ODAMはameloblast-like cell line ALCにおいてWNT1シグナル経路の活性化を介してjunctional epithelium関連遺伝子の発現を促進する

ODAM promotes junctional epithelium-related gene expression via activation of WNT1 signaling pathway in an ameloblast-like cell line ALC.

• Danyang Song
• Sui Yang
• Tao Tan
• Ruijie Wang
• Zeyun Ma
• Yixiang Wang
• Lei Wang

抄録

目的:

本研究では、歯芽細胞様細胞株ALCにおいて、odontogenic ameloblast-associated protein (ODAM)が接合上皮関連遺伝子の発現を促進する可能性とそのメカニズムについて検討した。

OBJECTIVE: In this study, we investigated the potential and mechanism of odontogenic ameloblast-associated protein (ODAM) in the promoting junctional epithelium-related gene expression in an ameloblast-like cell line ALC.

背景:

ODAMは、アメロブラストとJEに発現しており、JEの内基底膜(IBL)と細胞間マトリックスの構成要素として働いている。ODAMのKOマウスでは、歯から剥離するJEの完全性が破壊されていた。ODAMは、ODAM-ARHGEF5-RhoAシグナル伝達経路を介して、日本毛髪の細胞骨格を制御していることが確認された。ODAMがJEのアメロボスト分化の制御に寄与しているかどうかはまだ不明である。エナメル質形成後、アメロブラストは一連の形態的変化を遂げる。ODAMがアメロブラストの生物学的挙動に影響を与え、JEのような特徴を持つようになるかどうかは不明である。
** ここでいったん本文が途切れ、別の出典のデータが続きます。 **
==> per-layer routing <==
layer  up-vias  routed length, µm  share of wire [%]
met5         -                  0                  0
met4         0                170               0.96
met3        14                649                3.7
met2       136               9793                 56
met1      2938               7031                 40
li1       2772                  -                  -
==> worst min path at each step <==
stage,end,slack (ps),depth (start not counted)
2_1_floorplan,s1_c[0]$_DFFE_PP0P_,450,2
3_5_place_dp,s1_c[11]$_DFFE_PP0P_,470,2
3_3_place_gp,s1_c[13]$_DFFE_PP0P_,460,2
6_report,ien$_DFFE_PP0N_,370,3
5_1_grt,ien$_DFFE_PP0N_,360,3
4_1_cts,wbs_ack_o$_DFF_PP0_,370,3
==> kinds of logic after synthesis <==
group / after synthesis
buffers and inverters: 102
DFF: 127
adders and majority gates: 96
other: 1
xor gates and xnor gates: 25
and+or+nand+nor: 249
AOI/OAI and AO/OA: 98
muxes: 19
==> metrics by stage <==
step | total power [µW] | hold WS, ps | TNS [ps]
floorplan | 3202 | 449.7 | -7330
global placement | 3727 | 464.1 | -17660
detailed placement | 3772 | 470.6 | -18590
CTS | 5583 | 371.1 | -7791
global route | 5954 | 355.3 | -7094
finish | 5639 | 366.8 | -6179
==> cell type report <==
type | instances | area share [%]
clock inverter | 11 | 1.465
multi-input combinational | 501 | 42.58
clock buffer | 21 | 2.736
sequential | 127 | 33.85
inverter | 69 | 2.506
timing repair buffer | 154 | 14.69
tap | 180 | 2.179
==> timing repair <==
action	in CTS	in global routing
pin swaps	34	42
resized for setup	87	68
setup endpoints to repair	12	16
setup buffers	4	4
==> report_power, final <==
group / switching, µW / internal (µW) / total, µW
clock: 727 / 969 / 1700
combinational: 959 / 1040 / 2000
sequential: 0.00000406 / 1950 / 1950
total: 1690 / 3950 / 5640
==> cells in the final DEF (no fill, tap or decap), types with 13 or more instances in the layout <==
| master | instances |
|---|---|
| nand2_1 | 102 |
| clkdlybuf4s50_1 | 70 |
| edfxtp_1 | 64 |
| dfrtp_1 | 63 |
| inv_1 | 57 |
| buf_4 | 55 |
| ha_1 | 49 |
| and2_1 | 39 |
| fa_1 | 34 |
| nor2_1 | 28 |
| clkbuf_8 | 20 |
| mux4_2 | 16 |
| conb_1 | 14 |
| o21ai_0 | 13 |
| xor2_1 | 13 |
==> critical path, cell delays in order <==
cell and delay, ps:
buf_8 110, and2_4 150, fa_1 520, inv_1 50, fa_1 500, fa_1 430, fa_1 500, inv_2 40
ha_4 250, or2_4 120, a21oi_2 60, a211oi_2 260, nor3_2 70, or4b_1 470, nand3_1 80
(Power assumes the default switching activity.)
BACKGROUND: ODAM is expressed in ameloblasts and JE and acts as a component of the inner basal lamina (IBL) and intercellular matrix of JE. ODAM KO mice showed destruction of the integrity of the JE, which detaches from teeth. ODAM was confirmed to regulate the cytoskeleton through the ODAM-ARHGEF5-RhoA signaling pathway of the JE. Whether ODAM contributes to the regulation of ameloblast differentiation in JE remains unclear. After the formation of enamel, the ameloblast undergoes a series of morphological changes. Whether ODAM will affect the biological behavior of ameloblasts making them have the characteristics of JE is unclear.

方法:

マウスのアメロブラスト様細胞株ALCを用いて、レンチウイルス導入法によりODAM過剰発現細胞とODAMノックダウン細胞を作製し、上皮誘導環境下におけるALC細胞のJE様変化に対するODAMの影響を調べた。接合部上皮のバイオマーカーであるCK19，SLPI，ODAMと，潜在的な制御遺伝子であるWNT1を，リアルタイムPCR，ウェスタンブロット，免疫細胞化学，免疫染色，ルシフェラーゼレポーター，レスキューアッセイによって調べた。
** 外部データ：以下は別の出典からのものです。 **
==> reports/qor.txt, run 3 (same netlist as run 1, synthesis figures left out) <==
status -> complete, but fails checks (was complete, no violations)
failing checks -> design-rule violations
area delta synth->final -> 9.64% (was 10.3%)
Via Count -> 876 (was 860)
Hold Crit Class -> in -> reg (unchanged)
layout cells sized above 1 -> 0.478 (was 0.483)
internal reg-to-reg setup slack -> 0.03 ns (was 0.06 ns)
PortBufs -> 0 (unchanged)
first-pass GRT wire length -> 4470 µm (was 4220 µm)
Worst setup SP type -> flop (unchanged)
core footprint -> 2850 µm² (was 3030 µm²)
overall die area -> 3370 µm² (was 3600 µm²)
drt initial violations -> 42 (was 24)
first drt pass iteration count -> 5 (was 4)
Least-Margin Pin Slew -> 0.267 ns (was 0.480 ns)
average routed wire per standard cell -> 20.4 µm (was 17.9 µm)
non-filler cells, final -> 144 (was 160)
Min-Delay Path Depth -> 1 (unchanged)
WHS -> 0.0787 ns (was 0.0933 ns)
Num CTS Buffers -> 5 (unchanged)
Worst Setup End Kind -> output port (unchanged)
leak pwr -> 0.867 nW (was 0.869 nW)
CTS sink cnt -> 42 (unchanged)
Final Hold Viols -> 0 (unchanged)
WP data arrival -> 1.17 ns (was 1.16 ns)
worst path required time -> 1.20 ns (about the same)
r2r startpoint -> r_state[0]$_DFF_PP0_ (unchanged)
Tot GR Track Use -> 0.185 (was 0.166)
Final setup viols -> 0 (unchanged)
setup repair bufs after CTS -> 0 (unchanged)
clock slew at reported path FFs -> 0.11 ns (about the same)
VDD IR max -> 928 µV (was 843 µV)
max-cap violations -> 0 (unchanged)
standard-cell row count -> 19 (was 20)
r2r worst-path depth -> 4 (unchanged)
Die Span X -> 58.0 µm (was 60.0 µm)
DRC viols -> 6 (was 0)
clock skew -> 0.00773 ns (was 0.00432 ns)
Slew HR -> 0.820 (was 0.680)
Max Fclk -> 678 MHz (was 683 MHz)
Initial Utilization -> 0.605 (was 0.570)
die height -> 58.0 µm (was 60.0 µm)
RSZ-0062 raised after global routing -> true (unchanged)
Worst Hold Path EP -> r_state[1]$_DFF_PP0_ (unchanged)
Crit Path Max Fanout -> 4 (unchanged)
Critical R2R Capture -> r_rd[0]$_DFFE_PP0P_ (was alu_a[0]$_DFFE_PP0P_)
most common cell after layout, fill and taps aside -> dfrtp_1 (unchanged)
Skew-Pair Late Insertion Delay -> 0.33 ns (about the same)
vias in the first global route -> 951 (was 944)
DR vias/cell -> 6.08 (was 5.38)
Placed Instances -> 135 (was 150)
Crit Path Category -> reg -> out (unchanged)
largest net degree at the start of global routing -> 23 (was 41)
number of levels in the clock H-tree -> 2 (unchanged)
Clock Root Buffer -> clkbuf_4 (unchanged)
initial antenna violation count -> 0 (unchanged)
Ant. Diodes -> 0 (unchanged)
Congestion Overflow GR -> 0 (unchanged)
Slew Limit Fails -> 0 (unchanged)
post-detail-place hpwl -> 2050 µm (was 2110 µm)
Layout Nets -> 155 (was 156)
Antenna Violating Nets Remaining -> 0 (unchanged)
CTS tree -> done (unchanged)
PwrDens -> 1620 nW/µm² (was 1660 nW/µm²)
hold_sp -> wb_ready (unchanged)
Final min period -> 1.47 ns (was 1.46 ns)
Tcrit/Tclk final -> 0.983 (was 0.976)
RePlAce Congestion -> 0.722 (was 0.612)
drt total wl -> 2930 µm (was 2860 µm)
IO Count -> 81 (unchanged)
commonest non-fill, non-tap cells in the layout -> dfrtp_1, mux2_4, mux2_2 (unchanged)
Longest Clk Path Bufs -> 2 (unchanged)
METHODS: A murine ameloblast-like cell line, ALC, was used to investigate the effects of ODAM on the JE-like changes of ALC cells in an epithelium-induced environment by generating ODAM overexpression and ODAM knockdown cells through a lentivirus transduction approach. The biomarkers of junctional epithelium CK19, SLPI, and ODAM and the potential regulatory gene WNT1 were investigated by real-time PCR, western blot, immunocytochemistry, immunostaining, luciferase reporter, and rescue assays.

結果:

ODAM, CK19, SLPIは、上皮誘導後に有意に上昇した。ODAMをALC細胞で過剰発現させるとCK19とSLPIの発現が顕著に増加し、ODAMをALC細胞でノックダウンするとCK19とSLPIの発現が明らかに減少した。レポータールシフェラーゼアッセイでは、ODAMがWNTシグナル経路、特にWNT1を介して活性化することが示された。ODAMを過剰に発現させるとWNT1の発現が増加し、ノックダウンするとこの効果が逆転した。WNT1阻害アッセイでは、上記の結果をさらに確認し、WNT1経路が接合部上皮のバイオマーカーであるCK19およびSLPIの発現と正の相関関係にあることを示した。レスキュー研究では、ODAMを過剰発現したALC細胞でWNT1をノックダウンすると、CK19とSLPIの発現が減少した。免疫細胞化学では、ODAMが細胞内でCK19、SLPI、WNT1と共局在することが示された。

RESULTS: ODAM, CK19, and SLPI were significantly upregulated after epithelial induction. Overexpression of ODAM in ALC cells markedly increased CK19 and SLPI expression, while knockdown of ODAM in ALC cells clearly decreased CK19 and SLPI expression. A reporter luciferase assay showed that ODAM activated the WNT signaling pathway, especially through WNT1. Exogenous overexpression of ODAM upregulated WNT1 expression, while knockdown of ODAM reversed this effect. The WNT1 inhibition assay further confirmed the above results and showed that the WNT1 pathway was positively correlated with biomarkers of junctional epithelium CK19 and SLPI expression. Rescue studies showed that knocking down WNT1 in the ODAM-overexpressing ALC cells decreased the expression of CK19 and SLPI. Immunocytochemistry showed that ODAM colocalized with CK19, SLPI, and WNT1 in the cells.

おわりに:

以上、本研究では、ODAMがODAM-WNT1軸を介してALCの接合上皮関連遺伝子の発現を促進することを明らかにし、ODAMの機能とJEの形成について新たな知見を得ることができた。

CONCLUSION: In conclusion, the research work showed that ODAM promotes junctional epithelium-related gene expression in ALC via the ODAM-WNT1 axis, which may provide new insight into the function of ODAM and JE formation.

© 2021 John Wiley & Sons A/S. Published by John Wiley & Sons Ltd.